Originally posted on cri.dev
monk's github repo description says it all
The wise MongoDB API
A tiny layer that provides simple yet substantial usability improvements for MongoDB usage within Node.JS.
I love the super simple api
const db = require('monk')('localhost/db')
const users = db.get('users')
Use it in production π―
Below you can see a real-world snippet of the db connection for pomodoro.cc (source code here).
The file lib/db.js
const monk = require('monk')
const logger = require('pino')()
logger.info('process.env.NODE_ENV', process.env.NODE_ENV)
logger.info('MONGO_URL set?', !!process.env.MONGO_URL)
module.exports = monk(process.env.MONGO_URL)
Nothing more, nothing less.
You could use it then to create your models and repositories around it:
For example lib/models/users.js
:
const db = require('../db')
const users = db.get('users')
users.createIndex({ _id: 1 })
users.createIndex({ createdAt: 1 })
module.exports = users
use cases
stream a collection
In pomodoro.cc I use this feature to stream documents from the users collection, to update a users twitter avatar.
Here you can find the full code snippet:
await users.find({
twitterAvatarNotFound: { $exists: false },
$or: [{
twitterAvatarUpdatedAt: { $lt: new Date(Date.now() - 1000 * 60 * 60 * 24 * 7) }
}, {
twitterAvatarUpdatedAt: { $exists: false }
}]
})
.each(async (user, { pause, resume }) => {
// ... process user twitter avatar
})
.catch(err => console.error(err))
Aggregations
Again, as a real-world production use-case, I take pomodoro.cc's daily analytics aggregation for Pro users.
In this example I want to showcase how a daily aggregate of documents can be done with MongoDB, monk and Node.js.

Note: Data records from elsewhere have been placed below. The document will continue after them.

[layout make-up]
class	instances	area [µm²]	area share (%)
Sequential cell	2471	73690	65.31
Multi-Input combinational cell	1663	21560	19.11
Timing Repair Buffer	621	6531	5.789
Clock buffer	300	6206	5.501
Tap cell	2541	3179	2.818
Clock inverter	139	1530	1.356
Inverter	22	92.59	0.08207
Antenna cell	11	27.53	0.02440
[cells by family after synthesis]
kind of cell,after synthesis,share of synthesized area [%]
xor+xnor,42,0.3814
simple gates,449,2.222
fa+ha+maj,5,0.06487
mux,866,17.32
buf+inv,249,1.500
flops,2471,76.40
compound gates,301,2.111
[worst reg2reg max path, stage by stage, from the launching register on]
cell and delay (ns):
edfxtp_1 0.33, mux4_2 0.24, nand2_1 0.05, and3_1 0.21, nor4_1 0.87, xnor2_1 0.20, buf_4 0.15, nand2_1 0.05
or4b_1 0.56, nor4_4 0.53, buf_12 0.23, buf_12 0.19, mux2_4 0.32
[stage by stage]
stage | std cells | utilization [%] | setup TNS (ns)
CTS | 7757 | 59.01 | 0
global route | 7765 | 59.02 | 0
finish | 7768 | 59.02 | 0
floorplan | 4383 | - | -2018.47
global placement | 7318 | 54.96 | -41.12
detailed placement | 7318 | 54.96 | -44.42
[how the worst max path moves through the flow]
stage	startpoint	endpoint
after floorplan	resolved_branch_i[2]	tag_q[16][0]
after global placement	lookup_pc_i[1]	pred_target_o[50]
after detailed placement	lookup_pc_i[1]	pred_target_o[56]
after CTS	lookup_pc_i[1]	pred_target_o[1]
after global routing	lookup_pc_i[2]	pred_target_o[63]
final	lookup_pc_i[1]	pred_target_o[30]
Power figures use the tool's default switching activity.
## config.mk

```make
export PLATFORM = sky130hd
export DESIGN_NAME = heartbeat_conditioner
export DESIGN_NICKNAME = d
export VERILOG_FILES = /design/src/rtl/heartbeat_conditioner.sv
export SDC_FILE = /design/constraint.sdc
export NUM_CORES = 1
export LEC_CHECK = 0
export ABC_CLOCK_PERIOD_IN_PS = 5600
export CAP_MARGIN = 10
export CORE_UTILIZATION = 48
export CTS_CLUSTER_DIAMETER = 200
export DETAILED_ROUTE_END_ITERATION = 12
export RECOVER_POWER = 100
export SYNTH_ARGS = -nofsm -noshare
export SYNTH_HDL_FRONTEND = slang
export SYNTH_SLANG_ARGS = --single-unit
```

## constraint.sdc

```tcl
create_clock -name clk -period 5.6 [get_ports clk]
set_clock_uncertainty 0.2 [all_clocks]
set_input_delay 1.4 -clock clk [delete_from_list [all_inputs] [get_ports clk]]
set_output_delay 1.4 -clock clk [all_outputs]
set_load 0.02 [all_outputs]
```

About aggregations from the official docs:
Aggregation operations process data records and return computed results. Aggregation operations group values from multiple documents together, and can perform a variety of operations on the grouped data to return a single result. MongoDB provides three ways to perform aggregation: the aggregation pipeline, the map-reduce function, and single purpose aggregation methods.

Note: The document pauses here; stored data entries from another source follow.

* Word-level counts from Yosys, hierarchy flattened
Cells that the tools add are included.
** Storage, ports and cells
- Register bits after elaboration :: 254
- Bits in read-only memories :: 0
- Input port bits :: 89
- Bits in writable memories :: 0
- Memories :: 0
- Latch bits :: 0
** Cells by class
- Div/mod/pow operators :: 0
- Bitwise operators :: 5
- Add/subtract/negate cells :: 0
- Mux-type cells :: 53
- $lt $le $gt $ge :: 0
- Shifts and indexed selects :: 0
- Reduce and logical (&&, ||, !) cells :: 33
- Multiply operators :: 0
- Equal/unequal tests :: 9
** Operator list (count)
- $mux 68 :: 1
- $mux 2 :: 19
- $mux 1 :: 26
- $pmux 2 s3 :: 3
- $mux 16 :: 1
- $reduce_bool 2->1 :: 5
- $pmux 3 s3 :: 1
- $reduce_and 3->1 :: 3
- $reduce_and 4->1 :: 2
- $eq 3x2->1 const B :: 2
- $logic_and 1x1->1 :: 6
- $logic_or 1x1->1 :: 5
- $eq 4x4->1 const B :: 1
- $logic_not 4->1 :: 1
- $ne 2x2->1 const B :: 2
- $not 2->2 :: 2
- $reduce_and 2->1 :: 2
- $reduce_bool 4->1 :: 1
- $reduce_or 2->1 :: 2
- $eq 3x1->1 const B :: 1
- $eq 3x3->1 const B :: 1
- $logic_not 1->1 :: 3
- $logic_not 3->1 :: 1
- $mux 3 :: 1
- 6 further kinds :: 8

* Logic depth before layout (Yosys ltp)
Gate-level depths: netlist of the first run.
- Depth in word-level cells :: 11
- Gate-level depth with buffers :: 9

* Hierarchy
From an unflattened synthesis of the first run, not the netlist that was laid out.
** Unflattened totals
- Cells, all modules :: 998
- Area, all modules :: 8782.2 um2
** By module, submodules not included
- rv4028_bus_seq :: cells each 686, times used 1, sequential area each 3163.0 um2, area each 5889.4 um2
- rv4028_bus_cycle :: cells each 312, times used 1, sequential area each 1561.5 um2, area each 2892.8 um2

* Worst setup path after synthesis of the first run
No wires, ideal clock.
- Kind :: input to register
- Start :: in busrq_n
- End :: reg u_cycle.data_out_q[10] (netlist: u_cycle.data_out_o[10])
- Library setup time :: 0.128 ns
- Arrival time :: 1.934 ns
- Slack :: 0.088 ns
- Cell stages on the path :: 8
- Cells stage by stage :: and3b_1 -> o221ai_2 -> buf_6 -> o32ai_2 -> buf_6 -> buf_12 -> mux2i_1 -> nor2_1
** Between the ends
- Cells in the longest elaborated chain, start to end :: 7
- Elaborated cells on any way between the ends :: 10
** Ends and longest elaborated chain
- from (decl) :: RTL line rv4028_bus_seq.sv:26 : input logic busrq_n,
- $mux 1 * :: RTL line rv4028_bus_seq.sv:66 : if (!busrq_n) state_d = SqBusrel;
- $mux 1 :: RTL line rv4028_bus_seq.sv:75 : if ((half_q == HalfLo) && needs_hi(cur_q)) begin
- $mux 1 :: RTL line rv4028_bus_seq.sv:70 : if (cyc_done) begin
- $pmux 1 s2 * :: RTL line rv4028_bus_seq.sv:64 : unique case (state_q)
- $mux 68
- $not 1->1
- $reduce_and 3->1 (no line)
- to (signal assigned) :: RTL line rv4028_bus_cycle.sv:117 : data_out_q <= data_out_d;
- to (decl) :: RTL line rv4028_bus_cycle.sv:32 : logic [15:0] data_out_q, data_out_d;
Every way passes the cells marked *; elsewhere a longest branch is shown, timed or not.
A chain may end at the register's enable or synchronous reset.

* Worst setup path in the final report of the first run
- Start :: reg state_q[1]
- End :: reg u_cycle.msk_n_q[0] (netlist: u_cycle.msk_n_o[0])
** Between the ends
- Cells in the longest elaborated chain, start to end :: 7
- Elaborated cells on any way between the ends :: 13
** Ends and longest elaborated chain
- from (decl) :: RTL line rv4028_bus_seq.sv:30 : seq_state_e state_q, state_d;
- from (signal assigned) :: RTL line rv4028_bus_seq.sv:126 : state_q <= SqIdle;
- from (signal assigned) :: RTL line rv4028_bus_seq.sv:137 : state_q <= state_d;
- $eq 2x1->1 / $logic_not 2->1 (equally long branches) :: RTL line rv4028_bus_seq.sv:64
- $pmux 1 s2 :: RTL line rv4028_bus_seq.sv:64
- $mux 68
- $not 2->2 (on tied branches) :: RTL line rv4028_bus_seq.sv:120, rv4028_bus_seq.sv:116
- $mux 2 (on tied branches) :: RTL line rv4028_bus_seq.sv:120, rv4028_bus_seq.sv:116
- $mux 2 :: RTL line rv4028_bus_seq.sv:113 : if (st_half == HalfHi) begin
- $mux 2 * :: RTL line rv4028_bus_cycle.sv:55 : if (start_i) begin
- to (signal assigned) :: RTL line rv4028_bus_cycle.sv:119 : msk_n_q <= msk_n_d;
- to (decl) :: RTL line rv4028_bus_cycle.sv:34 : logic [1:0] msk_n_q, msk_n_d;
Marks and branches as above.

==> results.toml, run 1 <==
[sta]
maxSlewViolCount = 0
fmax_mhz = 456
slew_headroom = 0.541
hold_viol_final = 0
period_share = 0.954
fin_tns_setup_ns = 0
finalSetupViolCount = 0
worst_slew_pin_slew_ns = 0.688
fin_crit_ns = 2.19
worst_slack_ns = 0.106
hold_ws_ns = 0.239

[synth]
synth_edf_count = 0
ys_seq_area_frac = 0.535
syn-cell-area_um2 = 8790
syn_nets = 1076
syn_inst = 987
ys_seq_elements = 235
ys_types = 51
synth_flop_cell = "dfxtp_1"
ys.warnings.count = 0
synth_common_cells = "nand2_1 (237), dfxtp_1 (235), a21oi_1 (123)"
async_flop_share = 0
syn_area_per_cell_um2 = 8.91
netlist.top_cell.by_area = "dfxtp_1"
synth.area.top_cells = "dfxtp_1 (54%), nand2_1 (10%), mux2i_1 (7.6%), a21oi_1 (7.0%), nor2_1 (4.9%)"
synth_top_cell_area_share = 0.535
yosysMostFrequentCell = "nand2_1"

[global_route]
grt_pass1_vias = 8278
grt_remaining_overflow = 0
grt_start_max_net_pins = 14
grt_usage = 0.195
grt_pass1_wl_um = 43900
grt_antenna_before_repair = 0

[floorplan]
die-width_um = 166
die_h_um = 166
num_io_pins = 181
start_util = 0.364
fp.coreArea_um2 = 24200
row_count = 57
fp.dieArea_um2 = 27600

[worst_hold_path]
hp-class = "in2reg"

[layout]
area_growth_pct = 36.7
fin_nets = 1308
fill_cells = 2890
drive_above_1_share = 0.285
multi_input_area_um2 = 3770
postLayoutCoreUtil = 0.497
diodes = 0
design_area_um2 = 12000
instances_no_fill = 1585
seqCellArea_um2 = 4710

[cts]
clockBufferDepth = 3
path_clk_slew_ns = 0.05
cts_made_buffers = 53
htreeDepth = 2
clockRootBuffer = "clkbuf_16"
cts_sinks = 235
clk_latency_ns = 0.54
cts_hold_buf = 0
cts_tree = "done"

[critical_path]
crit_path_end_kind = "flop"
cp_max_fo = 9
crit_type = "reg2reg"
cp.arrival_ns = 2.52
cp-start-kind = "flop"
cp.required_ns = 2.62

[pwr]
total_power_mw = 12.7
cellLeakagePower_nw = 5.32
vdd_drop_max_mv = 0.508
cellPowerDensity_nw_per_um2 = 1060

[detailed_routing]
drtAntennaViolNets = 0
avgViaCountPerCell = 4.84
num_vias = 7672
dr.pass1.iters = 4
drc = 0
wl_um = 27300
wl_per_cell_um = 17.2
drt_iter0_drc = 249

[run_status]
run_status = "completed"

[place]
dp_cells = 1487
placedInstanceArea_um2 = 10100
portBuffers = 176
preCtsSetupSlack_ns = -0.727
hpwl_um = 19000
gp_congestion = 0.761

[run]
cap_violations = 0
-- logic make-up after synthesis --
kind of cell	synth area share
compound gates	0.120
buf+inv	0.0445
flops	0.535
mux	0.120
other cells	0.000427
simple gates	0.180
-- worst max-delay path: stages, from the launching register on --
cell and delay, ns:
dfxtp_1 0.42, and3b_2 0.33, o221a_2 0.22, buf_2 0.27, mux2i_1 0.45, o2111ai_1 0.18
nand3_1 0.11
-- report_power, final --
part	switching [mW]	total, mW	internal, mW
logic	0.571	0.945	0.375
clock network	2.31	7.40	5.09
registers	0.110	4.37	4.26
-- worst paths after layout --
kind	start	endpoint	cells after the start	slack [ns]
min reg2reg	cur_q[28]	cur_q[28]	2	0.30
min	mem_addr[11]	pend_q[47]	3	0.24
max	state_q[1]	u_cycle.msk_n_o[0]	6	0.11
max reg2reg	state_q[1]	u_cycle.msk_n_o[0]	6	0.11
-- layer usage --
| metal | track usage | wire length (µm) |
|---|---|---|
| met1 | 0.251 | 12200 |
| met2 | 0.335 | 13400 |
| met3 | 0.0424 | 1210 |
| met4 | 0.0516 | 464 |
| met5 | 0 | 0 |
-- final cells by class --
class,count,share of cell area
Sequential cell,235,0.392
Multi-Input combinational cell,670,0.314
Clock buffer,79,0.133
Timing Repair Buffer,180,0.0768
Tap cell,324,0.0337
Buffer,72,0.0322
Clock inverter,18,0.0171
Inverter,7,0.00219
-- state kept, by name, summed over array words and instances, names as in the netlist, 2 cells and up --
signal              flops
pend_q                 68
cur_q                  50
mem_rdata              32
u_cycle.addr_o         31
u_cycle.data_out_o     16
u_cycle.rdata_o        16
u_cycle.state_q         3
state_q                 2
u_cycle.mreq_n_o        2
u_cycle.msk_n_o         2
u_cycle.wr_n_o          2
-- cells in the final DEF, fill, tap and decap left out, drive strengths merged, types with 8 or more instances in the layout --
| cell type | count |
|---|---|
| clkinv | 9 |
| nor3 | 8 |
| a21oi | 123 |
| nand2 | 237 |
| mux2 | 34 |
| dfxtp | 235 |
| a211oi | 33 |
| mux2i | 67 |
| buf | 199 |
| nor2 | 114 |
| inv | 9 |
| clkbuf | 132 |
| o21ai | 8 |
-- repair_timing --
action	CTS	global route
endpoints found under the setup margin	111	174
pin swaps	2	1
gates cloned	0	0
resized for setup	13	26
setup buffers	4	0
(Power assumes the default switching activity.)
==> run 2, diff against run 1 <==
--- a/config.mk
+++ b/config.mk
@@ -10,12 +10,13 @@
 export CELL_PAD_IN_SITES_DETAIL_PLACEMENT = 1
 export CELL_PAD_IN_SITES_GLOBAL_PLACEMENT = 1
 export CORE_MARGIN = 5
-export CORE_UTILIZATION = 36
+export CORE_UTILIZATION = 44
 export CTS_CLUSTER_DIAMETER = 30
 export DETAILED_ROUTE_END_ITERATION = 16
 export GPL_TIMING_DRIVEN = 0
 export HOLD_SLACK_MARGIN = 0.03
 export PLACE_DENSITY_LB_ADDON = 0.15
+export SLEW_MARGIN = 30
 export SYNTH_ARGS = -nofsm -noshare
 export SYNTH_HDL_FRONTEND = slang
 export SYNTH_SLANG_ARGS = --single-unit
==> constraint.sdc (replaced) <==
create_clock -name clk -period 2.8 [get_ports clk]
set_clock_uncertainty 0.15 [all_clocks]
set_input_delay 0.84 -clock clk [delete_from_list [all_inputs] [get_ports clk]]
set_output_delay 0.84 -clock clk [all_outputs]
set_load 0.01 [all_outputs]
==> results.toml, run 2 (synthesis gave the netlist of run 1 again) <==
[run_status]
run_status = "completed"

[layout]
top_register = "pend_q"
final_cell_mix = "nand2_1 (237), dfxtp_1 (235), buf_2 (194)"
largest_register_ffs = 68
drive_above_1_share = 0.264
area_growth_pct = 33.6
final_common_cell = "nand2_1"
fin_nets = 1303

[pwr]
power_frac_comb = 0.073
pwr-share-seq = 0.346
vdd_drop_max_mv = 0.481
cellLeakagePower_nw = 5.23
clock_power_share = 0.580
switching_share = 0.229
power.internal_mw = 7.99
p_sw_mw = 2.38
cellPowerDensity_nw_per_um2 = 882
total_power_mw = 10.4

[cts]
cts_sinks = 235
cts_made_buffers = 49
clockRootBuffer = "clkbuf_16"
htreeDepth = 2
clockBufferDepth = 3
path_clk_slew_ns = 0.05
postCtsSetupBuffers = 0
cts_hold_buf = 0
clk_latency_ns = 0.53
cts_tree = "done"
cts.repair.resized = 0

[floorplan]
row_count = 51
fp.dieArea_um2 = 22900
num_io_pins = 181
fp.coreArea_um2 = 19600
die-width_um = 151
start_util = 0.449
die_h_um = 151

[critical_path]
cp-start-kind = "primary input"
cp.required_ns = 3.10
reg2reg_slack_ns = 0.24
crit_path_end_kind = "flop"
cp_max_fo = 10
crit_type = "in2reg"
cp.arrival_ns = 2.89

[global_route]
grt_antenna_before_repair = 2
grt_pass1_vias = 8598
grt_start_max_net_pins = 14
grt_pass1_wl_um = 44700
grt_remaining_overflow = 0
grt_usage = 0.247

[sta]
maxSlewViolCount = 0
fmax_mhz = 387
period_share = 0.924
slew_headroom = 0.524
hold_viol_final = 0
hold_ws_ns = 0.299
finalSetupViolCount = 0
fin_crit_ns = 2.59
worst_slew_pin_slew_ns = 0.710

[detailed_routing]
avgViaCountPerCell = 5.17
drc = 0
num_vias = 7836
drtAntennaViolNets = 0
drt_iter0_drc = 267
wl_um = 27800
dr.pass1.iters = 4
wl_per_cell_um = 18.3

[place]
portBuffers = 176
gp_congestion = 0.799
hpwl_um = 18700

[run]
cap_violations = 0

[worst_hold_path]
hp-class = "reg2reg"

An example from pomodoro.cc source code
return pomodoros.aggregate(
[
{
$match: {
userId: monk.id(userId)
}
}, {
$project: {
doc: '$$ROOT',
year: { $substr: [`$${field}`, 0, 4] },
month: { $substr: [`$${field}`, 5, 2] },
day: { $substr: [`$${field}`, 8, 2] }
}
}, {
$group: {
_id: {
year: '$year',
month: '$month',
day: '$day'
},
docs: {
$push: '$doc'
}
}
}, {
$project: {
_id: 0,
day: {
$concat: ['$_id.year', '-', '$_id.month', '-', '$_id.day']
},
docs: '$docs'
}
}, {
$sort: {
day: -1
}
}
]
)
Here I aggregated documents of a collection by date, matched by a single userId.
upsertion - update or insert
what an upsert operation is in a few words:
Insert a New Document if No Match Exists
from the official docs you can see that
Optional. If set to true, creates a new document when no document matches the query criteria. The default value is false, which does not insert a new document when no match is found.
It as simple as providing the upsert: true
option to the update
function:
const result = await books.update(
{ item: "ZZZ135" }, // Query parameter
{ // Replacement document
item: "ZZZ135",
stock: 5,
tags: [ "database" ]
},
{ upsert: true } // Options
)
The result will look something like this:
{
"nMatched" : 0,
"nUpserted" : 1,
"nModified" : 0,
"_id" : ObjectId("5da78973835b2f1c75347a83")
}
this gives us more information on what the update operation actually did.